Photograph by Lev Fazio for The New Republic


In the months since I first started thinking through all of this, I’ve picked up on a marked shift in the way The Discourse works. While the mechanism remains the same, the relevant content no longer lands the way it once did. The usual grandstanding rings hollow; the earnest notes feel forced; and the blanket condemnations clunky and overused. Maybe the novelty has worn off. Maybe The Discourse has begun under its own steam to exact a toll and thus to become a cognitive burden rather than an illusion of engagement. Maybe its efficacy as an outrage-delivery system was compromised by one too many pieces of especially pointed bad news. Maybe the ceaseless deflection from the world finally succeeded in creating an insurmountable distance, undoing the whole premise that The Discourse was about something other than itself.


Whatever the reason, The Discourse has curdled, going back and forth from faux-earnest to fully earnest in announcing its therapeutic aims, and then succumbing at length to a feckless and wholly empty pursuit sustained by inertia. When it makes us feel anything, it’s only because it allows us to feel nothing. Instead of insulating us from the world by pretending to do the opposite, The Discourse is now the experience of being nowhere and belonging to nothing. All that’s left to do is fall back on self-referential byways and go after likes and retweets as an impoverished means of filling the void it’s created.


As The Discourse has cannibalized itself, it’s also done away with any pretense of seriousness. Dunking on people is now the prevailing mode of Twitter interaction, and if anyone tries to change the world via a series of tweets, there’s a good chance that they will get laughed off the stage. Irony poisoning has gone from an in-joke to the only reasonable response to a daily routine that is slowly sucking the life out of all of us. You can see this in, for example, the change in how The New York Times’ op-ed page is discussed these days. At one point, it was a source of outrage. Bari Weiss got called out for clumsy, appropriative ethnic rhetoric, and the Times was lambasted for having climate change denier Bret Stephens on staff. There was real concern that the likes of Weiss and Stephens were dangerous, that the ideas they put out there could have a harmful effect and therefore had to be headed off at the pass and roundly discredited. The paper of record was going down a dark path, the Twitterfied resistance proclaimed, and only The Discourse could save us. This all also had something to do with Trump’s vendetta against respectable journalism, the subsequent fetishization of it by liberals, and the subscriptions that the Times or The Washington Post succeeded in wringing out of them, which in turn has allowed both papers to thrive in the midst of a dying industry. The Times’ reporting was seen as a force for good, while its op-ed page was often cast as evil, a by-product of the separate editorial oversight of both operations. (It’s perhaps indicative of the mounting take-based confusion at the heart of The Discourse that this managerial distinction appears to be eroding, to judge by the paper’s puzzling decision to publish a news-breaking excerpt from Robin Pogrebin and Kate Kelly’s book on U.S. Supreme Court Justice Brett Kavanaugh’s confirmation hearings in its Sunday opinion section, sparking in the process no end of outrage on the Twitterfied right and left alike.) In any event, the broad online tendency to interpret the Times’ journalistic identity in split-screen fashion elides certain fundamental truths about the centrist coalition and the fallacy of two-party polarization; in terminal flight from any disconsolate, outrage-dampening thought on this scale, Twitter instead framed the repeated high-profile miscues and editorial lapses of James Bennet’s pundit shop as a problem that badly needed repair.
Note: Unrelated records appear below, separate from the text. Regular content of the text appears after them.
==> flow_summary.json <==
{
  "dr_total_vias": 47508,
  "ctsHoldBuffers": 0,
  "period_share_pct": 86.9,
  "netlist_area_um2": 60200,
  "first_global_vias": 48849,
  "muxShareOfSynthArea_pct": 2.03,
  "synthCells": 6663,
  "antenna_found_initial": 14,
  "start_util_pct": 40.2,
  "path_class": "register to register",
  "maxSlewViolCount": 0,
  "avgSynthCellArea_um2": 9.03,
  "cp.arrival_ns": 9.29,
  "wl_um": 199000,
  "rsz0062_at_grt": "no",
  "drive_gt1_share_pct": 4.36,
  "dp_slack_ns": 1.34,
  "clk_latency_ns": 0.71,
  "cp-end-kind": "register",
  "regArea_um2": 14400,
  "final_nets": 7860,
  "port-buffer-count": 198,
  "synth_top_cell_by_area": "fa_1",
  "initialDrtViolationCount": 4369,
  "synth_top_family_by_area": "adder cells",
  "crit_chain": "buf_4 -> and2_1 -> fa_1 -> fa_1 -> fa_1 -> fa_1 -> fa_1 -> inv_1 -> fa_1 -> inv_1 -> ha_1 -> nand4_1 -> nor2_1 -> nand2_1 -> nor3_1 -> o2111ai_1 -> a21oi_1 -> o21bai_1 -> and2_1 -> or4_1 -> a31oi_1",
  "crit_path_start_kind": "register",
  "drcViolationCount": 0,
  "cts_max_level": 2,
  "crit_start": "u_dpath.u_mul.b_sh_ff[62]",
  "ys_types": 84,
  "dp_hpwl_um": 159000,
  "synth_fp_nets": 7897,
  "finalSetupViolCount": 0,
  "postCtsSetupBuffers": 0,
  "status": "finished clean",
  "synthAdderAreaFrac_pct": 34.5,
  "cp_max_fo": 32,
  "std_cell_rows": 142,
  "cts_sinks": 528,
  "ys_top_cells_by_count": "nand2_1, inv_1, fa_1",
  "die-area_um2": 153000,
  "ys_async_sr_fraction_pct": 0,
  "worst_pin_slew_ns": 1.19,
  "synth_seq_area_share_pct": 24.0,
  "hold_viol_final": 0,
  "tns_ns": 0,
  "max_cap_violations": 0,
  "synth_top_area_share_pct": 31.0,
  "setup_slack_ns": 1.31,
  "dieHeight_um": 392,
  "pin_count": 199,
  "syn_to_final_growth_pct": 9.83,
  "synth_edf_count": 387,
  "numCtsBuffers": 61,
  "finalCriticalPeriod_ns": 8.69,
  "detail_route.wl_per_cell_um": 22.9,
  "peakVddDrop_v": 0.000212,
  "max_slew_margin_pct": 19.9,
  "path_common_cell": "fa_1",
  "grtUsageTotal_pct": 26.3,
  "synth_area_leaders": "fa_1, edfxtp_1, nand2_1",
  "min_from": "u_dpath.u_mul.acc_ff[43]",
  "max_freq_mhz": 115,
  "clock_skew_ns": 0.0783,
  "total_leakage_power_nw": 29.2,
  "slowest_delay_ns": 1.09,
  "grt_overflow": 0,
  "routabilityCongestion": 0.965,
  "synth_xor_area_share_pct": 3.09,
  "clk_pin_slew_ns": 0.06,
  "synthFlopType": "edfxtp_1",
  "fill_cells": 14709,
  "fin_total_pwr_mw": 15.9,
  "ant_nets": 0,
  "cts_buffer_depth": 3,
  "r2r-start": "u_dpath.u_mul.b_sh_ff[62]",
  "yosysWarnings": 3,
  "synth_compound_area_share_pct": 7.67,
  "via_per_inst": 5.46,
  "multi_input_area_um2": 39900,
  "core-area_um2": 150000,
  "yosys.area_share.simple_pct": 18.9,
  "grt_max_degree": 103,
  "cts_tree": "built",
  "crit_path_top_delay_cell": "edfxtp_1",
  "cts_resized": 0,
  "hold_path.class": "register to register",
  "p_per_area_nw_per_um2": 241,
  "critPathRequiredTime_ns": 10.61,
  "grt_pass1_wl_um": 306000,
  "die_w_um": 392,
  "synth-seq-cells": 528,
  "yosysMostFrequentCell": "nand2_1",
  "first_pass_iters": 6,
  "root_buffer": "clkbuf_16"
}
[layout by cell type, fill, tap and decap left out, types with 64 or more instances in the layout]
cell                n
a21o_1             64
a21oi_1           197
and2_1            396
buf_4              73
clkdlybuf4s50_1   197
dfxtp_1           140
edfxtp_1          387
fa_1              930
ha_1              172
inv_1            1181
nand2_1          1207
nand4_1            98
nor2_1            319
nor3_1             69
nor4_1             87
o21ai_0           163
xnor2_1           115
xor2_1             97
From an optimization exercise on the open Yosys and OpenROAD flow, aimed at a short achievable clock period and few clock cycles; shortcuts taken in it are not production practice. The RTL was checked by simulation tests, not by an equivalence proof against the original design. Power and IR drop assume default switching activity.

$ cat flow/config.mk
export PLATFORM = sky130hd
export DESIGN_NAME = curve_plotter_top
export DESIGN_NICKNAME = curve_plotter_top
export VERILOG_FILES = /design/flow/design.v
export SDC_FILE = /design/flow/constraint.sdc
export NUM_CORES = 4
export LEC_CHECK = 0
export CAP_MARGIN = 20
export CORE_MARGIN = 2
export CORE_UTILIZATION = 40
export SLEW_MARGIN = 20
$ cat flow/constraint.sdc
create_clock -name core_clock -period 9.0 [get_ports {clk}]
set_input_delay 1.8000 -clock core_clock [delete_from_list [all_inputs] [get_ports {clk}]]
set_output_delay 1.8000 -clock core_clock [all_outputs]
set_load 0.01 [all_outputs]
$ cat flow/design.v
`timescale 1ns/1ps
module fixed_point_alu (
    input  logic               clk,
    input  logic               rst,
    input  logic               start,
    input  logic [2:0]         op,
    input  logic signed [15:0] a,
    input  logic signed [15:0] b,
    output logic               done,
    output logic signed [15:0] result
);
    localparam int INT_W  = 8;
    localparam int FRAC_W = 8;
    localparam int NUM_W  = INT_W + FRAC_W;
    localparam logic [2:0] OP_ADD = 3'd0;
    localparam logic [2:0] OP_SUB = 3'd1;
    localparam logic [2:0] OP_MUL = 3'd2;
    localparam logic [2:0] OP_DIV = 3'd3;
    localparam logic [2:0] OP_POW = 3'd4;
    localparam int DIV_STEPS = NUM_W + FRAC_W;
    localparam int DIV_CNT_W = $clog2(DIV_STEPS + 1);
    localparam int CNT_W = (INT_W > DIV_CNT_W) ? INT_W : DIV_CNT_W;
    localparam logic signed [NUM_W-1:0] ONE     = 16'sh0100;
    localparam logic signed [NUM_W-1:0] MAX_POS = 16'sh7fff;
    typedef enum logic [1:0] {
        S_IDLE,
        S_DIV,
        S_POW
    } alu_state_t;
    alu_state_t state;
    logic [CNT_W-1:0] step_cnt;
    logic [DIV_STEPS-1:0] div_quo;
    logic [NUM_W:0]       div_rem;
    logic [NUM_W-1:0]     div_dvs;
    logic                 div_neg;
    logic                 div_zero;
    logic [NUM_W:0]          rem_shift;
    logic [NUM_W+1:0]        rem_diff;
    logic [NUM_W:0]          rem_next;
    logic [DIV_STEPS-1:0]    quo_next;
    logic signed [NUM_W-1:0] quo_mag;
    logic signed [NUM_W-1:0] pow_base;
    logic signed [INT_W-1:0] b_int;
    logic signed [2*NUM_W-1:0] prod_ab;
    logic signed [2*NUM_W-1:0] prod_pow;
    logic [NUM_W-1:0]          mag_a;
    logic [NUM_W-1:0]          mag_b;
    assign prod_ab  = a * b;
    assign prod_pow = result * pow_base;
    assign mag_a    = a[NUM_W-1] ? -a : a;
    assign mag_b    = b[NUM_W-1] ? -b : b;
    assign b_int = b[NUM_W-1:FRAC_W];
    always_comb begin
        rem_shift = {div_rem[NUM_W-1:0], div_quo[DIV_STEPS-1]};
        rem_diff  = {1'b0, rem_shift} - {2'b00, div_dvs};
        if (rem_diff[NUM_W+1]) begin
            rem_next = rem_shift;
            quo_next = {div_quo[DIV_STEPS-2:0], 1'b0};
        end else begin
            rem_next = rem_diff[NUM_W:0];
            quo_next = {div_quo[DIV_STEPS-2:0], 1'b1};
        end
        quo_mag = quo_next[NUM_W-1:0];
    end
    always_ff @(posedge clk) begin
        if (rst) begin
            state <= S_IDLE;
            done  <= 1'b0;
        end else begin
            done <= 1'b0;
            case (state)
                S_IDLE: begin
                    if (start) begin
                        case (op)
                            OP_ADD: begin
                                result <= a + b;
                                done   <= 1'b1;
                            end
                            OP_SUB: begin
                                result <= a - b;
                                done   <= 1'b1;
                            end
                            OP_MUL: begin
                                result <= prod_ab[FRAC_W +: NUM_W];
                                done   <= 1'b1;
                            end
                            OP_DIV: begin
                                div_quo  <= {mag_a, {FRAC_W{1'b0}}};
                                div_rem  <= '0;
                                div_dvs  <= mag_b;
                                div_neg  <= a[NUM_W-1] ^ b[NUM_W-1];
                                div_zero <= (b == '0);
                                step_cnt <= CNT_W'(DIV_STEPS);
                                state    <= S_DIV;
                            end
                            OP_POW: begin
                                result <= ONE;
                                if (b_int <= 0) begin
                                    done <= 1'b1;
                                end else begin
                                    pow_base <= a;
                                    step_cnt <= CNT_W'($unsigned(b_int));
                                    state    <= S_POW;
                                end
                            end
                            default: begin
                                result <= '0;
                                done   <= 1'b1;
                            end
                        endcase
                    end
                end
                S_DIV: begin
                    div_quo  <= quo_next;
                    div_rem  <= rem_next;
                    step_cnt <= step_cnt - 1'b1;
                    if (step_cnt == CNT_W'(1)) begin
                        if (div_zero) begin
                            result <= MAX_POS;
                        end else begin
                            result <= div_neg ? -quo_mag : quo_mag;
                        end
                        done  <= 1'b1;
                        state <= S_IDLE;
                    end
                end
                S_POW: begin
                    result   <= prod_pow[FRAC_W +: NUM_W];
                    step_cnt <= step_cnt - 1'b1;
                    if (step_cnt == CNT_W'(1)) begin
                        done  <= 1'b1;
                        state <= S_IDLE;
                    end
                end
                default: state <= S_IDLE;
            endcase
        end
    end
endmodule
`timescale 1ns/1ps
module rpn_queue #(
    parameter int QUEUE_SIZE = 64,
    parameter int TOK_W      = 17
) (
    input  logic                            clk,
    input  logic                            rst,
    input  logic                            clear,
    input  logic                            wr_en,
    input  logic [TOK_W-1:0]                wr_token,
    input  logic [$clog2(QUEUE_SIZE)-1:0]   index,
    input  logic                            get,
    output logic [TOK_W-1:0]                rd_token,
    output logic                            rd_ready,
    output logic [$clog2(QUEUE_SIZE+1)-1:0] length
);
    localparam int IDX_W = $clog2(QUEUE_SIZE);
    localparam int LEN_W = $clog2(QUEUE_SIZE + 1);
    logic [TOK_W-1:0] mem [QUEUE_SIZE];
    logic [LEN_W-1:0] wr_ptr;
    logic             wr_ok;
    assign wr_ok  = wr_en && !clear && (wr_ptr < LEN_W'(QUEUE_SIZE));
    assign length = wr_ptr;
    always_ff @(posedge clk) begin
        if (rst || clear) begin
            wr_ptr <= '0;
        end else if (wr_ok) begin
            wr_ptr <= wr_ptr + 1'b1;
        end
    end
    always_ff @(posedge clk) begin
        if (wr_ok) begin
            mem[wr_ptr[IDX_W-1:0]] <= wr_token;
        end
    end
    always_ff @(posedge clk) begin
        if (rst) begin
            rd_ready <= 1'b0;
        end else begin
            rd_ready <= get;
        end
    end
    always_ff @(posedge clk) begin
        if (get) begin
            rd_token <= mem[index];
        end
    end
endmodule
Meanwhile, the Times soon grasped that it had a potential marketing boon on its hands: Columnists such as Stephens and editors like Weiss were potent clickbait. The last thing their employer wanted to do was give up the traffic they created. In other words: Far from undermining the Times’ credibility or hurting its bottom line, Stephens and Weiss (and to a lesser extent, David Brooks, Thomas L. Friedman, and other easily lampooned Times opinion makers) were good for business because people hated them. At some point, however, the dance became ritual, and from there it was but a short step for it to become farce. The recognition that the op-ed section pushed a steady stream of disastrously conceived ideas out into the world took a back seat to the sheer obtuseness of Stephens and Weiss, both bad writers whose ideas and arguments typically play out at the level of high school English papers, and undistinguished ones at that. Holding them up as villains in some grand morality play began to feel like a misguided, if not outright foolish, use of collective mental energy. Indeed, making them the enemy was actually a lamentable self-own. And predictably, the anger they’ve elicited gave way to pure mockery, potshots replaced critique, and the realization that these pundits were almost always wrong, and were indeed cynically all but programmed to be so, took a back seat to how dopey and half-baked their work was. Dunking on them both was a reflexive burst of endorphin-charging smugness, and soon became shorn of any political overtones whatever. The now-infamous “bedbug” episode, pitting Stephens against a heretofore obscure academic Twitter user, had nothing to do with the so-called marketplace of ideas, but what Stephens perceived as a personal attack. That he was so thin-skinned and vindictive made for great content. At the same time, the episode was also entirely illustrative of how The Discourse had evolved. Stephens melted down because he got called a name, which is what happens now because there’s nothing else for him, or for most of the rest of us, to do.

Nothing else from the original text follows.